WHAT IS REQUIRED: In the listing, find every line that has the string "slowest" and copy it.

EXCERPTED DATA:
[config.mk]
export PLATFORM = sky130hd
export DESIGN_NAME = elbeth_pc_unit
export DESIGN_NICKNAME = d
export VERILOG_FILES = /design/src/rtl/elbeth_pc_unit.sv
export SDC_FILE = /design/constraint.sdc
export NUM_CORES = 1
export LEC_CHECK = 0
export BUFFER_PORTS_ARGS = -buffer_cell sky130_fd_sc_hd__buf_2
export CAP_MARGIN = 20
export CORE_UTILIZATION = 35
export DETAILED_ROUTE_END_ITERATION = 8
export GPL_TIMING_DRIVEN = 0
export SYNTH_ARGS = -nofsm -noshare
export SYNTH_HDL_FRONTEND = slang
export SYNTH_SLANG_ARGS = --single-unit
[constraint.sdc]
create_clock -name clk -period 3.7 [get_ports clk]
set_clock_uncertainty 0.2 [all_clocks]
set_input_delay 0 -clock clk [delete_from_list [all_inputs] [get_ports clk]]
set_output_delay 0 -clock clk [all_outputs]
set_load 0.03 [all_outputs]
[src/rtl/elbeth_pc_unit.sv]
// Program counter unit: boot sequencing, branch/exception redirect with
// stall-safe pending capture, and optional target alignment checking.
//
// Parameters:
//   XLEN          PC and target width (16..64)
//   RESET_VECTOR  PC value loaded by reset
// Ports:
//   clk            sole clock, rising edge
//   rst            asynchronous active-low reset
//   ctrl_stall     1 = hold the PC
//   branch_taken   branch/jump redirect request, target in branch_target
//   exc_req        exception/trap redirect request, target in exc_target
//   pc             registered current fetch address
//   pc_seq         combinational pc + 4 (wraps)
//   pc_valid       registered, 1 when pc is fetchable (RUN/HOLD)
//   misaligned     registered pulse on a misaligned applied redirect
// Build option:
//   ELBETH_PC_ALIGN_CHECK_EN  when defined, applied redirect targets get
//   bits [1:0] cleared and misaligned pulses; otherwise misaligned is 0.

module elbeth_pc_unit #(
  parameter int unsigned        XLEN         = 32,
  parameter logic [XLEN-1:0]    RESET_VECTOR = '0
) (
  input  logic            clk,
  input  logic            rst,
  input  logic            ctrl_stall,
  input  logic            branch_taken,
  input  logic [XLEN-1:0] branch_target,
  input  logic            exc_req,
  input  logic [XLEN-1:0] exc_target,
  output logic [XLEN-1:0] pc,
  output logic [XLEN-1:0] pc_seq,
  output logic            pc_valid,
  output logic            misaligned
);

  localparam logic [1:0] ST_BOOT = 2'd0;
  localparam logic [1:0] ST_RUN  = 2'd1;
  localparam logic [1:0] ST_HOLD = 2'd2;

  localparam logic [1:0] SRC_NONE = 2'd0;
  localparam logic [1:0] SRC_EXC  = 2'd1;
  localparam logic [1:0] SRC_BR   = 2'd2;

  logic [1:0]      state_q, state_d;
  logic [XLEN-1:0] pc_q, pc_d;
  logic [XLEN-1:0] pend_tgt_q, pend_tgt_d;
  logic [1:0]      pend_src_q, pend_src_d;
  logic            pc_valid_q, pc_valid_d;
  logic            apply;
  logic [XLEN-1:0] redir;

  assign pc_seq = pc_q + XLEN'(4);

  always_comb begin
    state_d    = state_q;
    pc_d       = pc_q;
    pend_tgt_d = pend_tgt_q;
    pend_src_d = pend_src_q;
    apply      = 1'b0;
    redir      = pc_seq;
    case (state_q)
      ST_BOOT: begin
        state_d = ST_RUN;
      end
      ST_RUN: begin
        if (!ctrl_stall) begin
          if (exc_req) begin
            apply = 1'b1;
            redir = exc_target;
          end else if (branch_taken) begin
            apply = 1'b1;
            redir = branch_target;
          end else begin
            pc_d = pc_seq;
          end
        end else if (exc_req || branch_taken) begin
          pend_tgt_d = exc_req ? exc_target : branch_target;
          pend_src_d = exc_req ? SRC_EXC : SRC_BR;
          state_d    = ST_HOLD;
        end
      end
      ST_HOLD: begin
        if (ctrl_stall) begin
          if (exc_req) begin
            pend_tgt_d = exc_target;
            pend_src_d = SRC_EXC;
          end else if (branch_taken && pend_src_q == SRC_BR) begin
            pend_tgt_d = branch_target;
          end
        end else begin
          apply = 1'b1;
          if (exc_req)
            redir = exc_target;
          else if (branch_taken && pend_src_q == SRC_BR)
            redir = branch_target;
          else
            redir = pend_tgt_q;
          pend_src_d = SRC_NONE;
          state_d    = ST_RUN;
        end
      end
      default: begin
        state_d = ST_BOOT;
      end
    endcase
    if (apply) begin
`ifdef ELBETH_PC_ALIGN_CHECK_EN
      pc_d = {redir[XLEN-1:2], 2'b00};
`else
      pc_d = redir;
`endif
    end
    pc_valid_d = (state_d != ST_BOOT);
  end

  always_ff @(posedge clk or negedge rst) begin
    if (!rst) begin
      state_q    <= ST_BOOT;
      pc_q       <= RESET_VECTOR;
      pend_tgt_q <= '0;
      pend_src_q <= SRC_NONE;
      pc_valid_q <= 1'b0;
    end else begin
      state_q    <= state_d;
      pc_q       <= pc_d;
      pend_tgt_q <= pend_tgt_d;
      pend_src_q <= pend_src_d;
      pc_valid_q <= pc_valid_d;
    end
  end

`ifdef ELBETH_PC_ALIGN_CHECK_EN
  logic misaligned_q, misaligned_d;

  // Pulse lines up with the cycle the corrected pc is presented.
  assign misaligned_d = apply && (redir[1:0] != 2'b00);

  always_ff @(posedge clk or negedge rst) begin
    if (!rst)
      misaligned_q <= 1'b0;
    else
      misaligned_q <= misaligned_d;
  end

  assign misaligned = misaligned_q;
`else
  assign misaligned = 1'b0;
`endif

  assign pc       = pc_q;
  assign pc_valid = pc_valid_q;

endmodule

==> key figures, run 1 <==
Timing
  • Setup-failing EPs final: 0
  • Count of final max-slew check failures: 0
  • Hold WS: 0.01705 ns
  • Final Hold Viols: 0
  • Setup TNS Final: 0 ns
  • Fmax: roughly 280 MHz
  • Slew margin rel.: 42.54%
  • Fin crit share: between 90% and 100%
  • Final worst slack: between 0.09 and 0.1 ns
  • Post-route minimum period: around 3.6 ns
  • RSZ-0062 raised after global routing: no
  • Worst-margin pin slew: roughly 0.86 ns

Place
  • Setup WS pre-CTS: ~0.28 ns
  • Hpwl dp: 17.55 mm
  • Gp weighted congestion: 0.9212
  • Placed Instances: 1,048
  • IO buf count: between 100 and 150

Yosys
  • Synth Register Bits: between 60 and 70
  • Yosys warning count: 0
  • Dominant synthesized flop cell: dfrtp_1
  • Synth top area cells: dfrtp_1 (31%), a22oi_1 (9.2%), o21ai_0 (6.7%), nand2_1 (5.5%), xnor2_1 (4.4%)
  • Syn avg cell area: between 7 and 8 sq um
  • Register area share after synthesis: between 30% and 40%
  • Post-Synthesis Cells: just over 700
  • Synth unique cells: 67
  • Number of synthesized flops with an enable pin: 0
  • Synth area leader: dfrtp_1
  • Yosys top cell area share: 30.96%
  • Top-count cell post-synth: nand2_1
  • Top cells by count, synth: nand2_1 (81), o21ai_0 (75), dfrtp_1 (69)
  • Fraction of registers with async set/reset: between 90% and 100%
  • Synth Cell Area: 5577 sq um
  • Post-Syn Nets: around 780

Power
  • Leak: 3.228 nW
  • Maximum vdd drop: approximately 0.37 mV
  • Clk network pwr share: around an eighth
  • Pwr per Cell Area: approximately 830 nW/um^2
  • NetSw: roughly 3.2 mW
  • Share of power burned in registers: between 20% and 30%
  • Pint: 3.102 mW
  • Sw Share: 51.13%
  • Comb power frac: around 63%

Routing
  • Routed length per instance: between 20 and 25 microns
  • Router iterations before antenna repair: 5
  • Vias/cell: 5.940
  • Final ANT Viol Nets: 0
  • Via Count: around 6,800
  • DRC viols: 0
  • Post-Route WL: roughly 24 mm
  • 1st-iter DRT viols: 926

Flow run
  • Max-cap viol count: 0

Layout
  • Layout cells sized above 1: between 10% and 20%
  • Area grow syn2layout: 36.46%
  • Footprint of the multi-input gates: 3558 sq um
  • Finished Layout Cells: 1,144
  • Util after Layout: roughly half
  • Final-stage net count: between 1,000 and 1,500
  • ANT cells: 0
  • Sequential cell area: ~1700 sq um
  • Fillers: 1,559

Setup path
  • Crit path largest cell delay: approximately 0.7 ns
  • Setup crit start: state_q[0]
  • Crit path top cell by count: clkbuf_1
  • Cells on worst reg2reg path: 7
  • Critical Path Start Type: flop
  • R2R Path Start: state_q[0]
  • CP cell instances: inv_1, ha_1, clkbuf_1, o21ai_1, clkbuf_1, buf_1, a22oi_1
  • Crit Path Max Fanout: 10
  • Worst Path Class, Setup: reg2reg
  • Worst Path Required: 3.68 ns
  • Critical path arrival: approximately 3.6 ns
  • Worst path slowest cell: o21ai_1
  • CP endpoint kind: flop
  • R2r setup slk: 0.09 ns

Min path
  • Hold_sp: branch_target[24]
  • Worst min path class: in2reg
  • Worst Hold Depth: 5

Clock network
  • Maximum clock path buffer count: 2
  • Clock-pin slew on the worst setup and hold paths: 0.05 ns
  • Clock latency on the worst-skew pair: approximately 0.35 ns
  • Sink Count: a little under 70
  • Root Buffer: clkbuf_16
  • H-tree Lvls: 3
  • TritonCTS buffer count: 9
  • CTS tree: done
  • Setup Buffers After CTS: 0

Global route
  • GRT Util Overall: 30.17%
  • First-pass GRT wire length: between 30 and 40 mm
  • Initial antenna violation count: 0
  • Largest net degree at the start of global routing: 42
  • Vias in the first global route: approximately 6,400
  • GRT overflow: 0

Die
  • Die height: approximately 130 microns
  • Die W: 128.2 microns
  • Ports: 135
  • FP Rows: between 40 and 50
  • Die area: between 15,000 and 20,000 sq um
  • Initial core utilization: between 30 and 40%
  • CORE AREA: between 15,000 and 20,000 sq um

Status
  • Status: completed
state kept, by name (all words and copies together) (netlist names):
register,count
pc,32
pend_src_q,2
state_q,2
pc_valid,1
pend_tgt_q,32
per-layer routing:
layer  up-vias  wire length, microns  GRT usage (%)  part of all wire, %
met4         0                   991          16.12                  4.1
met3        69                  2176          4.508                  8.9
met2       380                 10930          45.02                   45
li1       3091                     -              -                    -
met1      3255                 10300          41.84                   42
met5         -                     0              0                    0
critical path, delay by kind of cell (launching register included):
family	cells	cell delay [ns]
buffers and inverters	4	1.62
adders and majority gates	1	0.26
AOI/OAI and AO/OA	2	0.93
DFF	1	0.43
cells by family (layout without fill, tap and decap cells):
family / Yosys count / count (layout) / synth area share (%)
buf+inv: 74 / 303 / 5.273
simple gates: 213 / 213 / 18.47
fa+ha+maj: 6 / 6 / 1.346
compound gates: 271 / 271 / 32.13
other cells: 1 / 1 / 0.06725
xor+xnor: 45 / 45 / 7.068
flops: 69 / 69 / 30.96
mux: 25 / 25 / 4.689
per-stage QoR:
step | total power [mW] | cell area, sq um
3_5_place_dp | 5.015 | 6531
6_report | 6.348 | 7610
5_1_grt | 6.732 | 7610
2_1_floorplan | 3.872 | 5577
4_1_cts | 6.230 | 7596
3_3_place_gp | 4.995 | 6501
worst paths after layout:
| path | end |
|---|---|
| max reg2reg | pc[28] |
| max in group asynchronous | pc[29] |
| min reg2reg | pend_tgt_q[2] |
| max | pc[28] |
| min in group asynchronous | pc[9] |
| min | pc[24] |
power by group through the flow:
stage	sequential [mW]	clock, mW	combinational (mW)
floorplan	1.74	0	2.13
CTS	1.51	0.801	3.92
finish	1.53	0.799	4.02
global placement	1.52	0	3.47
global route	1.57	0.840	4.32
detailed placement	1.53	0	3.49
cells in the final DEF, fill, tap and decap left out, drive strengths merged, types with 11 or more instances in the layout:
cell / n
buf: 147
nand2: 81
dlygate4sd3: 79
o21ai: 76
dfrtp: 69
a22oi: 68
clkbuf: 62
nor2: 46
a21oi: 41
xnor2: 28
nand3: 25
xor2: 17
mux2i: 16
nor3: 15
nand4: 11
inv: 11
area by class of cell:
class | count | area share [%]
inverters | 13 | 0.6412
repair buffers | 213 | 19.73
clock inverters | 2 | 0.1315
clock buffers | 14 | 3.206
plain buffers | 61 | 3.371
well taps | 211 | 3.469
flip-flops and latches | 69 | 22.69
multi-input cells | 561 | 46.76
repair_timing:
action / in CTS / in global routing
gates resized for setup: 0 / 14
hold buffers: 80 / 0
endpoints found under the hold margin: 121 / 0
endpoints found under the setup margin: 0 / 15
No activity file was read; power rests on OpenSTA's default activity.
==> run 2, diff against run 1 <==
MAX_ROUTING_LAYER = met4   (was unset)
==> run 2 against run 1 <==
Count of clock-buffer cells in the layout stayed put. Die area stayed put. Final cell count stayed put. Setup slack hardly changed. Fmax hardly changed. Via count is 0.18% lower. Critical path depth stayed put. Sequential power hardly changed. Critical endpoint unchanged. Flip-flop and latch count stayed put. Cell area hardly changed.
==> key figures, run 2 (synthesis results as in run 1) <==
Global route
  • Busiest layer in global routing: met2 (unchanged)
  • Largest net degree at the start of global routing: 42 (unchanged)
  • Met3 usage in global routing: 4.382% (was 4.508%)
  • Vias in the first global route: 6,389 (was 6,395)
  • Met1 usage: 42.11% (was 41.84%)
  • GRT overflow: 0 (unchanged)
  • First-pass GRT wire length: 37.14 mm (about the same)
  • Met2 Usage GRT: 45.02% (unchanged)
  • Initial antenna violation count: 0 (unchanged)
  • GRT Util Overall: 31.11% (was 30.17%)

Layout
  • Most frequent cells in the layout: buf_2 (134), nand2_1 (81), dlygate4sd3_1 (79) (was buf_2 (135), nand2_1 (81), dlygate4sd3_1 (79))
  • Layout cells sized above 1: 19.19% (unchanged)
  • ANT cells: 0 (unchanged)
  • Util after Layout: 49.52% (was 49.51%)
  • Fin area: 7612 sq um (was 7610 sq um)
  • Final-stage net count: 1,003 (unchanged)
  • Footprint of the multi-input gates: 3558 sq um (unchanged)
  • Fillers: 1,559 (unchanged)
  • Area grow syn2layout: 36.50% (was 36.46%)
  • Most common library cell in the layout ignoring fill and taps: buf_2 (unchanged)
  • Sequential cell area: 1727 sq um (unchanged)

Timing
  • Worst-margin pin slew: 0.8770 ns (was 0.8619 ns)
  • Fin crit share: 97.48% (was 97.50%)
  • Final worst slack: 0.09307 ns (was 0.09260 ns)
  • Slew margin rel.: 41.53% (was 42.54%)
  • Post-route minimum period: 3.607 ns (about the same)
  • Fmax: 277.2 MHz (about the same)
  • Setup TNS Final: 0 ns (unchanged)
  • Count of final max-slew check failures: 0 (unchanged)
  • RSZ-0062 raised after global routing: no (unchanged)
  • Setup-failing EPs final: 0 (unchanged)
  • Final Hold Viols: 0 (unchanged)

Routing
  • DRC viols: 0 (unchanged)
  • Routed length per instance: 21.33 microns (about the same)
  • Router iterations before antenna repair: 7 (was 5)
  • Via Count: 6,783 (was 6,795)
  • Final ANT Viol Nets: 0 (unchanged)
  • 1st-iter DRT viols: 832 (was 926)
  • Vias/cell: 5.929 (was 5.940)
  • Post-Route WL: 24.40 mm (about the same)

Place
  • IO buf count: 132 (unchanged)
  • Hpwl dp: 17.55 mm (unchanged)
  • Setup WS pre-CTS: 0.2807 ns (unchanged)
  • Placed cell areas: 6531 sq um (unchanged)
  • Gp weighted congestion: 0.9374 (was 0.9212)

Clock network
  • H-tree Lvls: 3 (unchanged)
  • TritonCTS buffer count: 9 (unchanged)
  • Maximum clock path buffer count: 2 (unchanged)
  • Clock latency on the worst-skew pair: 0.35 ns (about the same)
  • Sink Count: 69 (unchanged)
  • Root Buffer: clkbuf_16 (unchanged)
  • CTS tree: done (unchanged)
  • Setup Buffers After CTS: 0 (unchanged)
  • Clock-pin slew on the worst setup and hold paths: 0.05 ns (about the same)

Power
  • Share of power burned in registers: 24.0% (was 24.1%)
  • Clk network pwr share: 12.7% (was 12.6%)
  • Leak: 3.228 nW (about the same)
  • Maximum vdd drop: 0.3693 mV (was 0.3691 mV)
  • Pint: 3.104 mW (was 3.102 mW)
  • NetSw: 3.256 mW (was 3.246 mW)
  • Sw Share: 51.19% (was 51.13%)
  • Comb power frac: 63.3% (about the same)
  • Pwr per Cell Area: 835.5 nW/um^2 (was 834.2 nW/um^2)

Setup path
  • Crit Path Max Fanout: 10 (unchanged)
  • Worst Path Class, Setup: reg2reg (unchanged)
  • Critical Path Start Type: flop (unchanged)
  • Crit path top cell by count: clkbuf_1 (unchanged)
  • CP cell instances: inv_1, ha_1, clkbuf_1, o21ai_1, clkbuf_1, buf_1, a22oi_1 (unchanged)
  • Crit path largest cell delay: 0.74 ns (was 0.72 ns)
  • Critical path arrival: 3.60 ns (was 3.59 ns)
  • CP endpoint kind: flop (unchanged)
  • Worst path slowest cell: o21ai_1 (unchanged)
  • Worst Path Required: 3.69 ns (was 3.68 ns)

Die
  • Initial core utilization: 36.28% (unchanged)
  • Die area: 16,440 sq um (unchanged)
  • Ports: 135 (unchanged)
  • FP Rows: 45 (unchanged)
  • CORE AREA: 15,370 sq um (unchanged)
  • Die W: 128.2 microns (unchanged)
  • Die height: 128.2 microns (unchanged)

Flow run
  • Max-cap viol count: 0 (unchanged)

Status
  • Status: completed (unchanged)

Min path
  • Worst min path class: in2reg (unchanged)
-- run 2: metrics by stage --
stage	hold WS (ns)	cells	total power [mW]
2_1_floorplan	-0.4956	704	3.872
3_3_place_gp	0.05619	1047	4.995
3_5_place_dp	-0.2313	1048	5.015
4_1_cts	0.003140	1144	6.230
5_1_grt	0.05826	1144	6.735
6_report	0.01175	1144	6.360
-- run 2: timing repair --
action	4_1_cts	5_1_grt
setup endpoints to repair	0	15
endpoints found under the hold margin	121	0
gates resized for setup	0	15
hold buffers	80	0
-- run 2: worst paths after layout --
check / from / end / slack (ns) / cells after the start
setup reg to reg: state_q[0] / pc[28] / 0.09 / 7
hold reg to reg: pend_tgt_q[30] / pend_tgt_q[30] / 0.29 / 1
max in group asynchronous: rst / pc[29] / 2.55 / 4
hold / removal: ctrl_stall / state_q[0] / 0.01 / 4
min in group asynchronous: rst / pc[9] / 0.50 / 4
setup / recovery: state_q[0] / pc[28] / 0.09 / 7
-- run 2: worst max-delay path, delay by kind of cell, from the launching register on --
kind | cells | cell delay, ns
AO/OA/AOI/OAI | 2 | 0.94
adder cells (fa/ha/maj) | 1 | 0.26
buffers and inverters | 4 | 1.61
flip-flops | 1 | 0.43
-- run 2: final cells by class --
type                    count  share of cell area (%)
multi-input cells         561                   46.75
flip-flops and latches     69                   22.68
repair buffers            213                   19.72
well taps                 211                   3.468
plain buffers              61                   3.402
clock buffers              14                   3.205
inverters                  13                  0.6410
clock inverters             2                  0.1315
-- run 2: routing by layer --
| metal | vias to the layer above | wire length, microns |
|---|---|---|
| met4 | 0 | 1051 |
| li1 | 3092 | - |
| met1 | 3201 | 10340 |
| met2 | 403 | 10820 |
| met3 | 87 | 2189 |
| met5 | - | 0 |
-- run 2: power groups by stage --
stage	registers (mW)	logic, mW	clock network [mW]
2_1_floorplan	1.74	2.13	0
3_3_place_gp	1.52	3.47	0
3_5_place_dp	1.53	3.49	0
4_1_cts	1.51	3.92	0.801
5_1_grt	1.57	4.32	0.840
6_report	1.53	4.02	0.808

REPLY:
  • Worst path slowest cell: o21ai_1
  • Worst path slowest cell: o21ai_1 (unchanged)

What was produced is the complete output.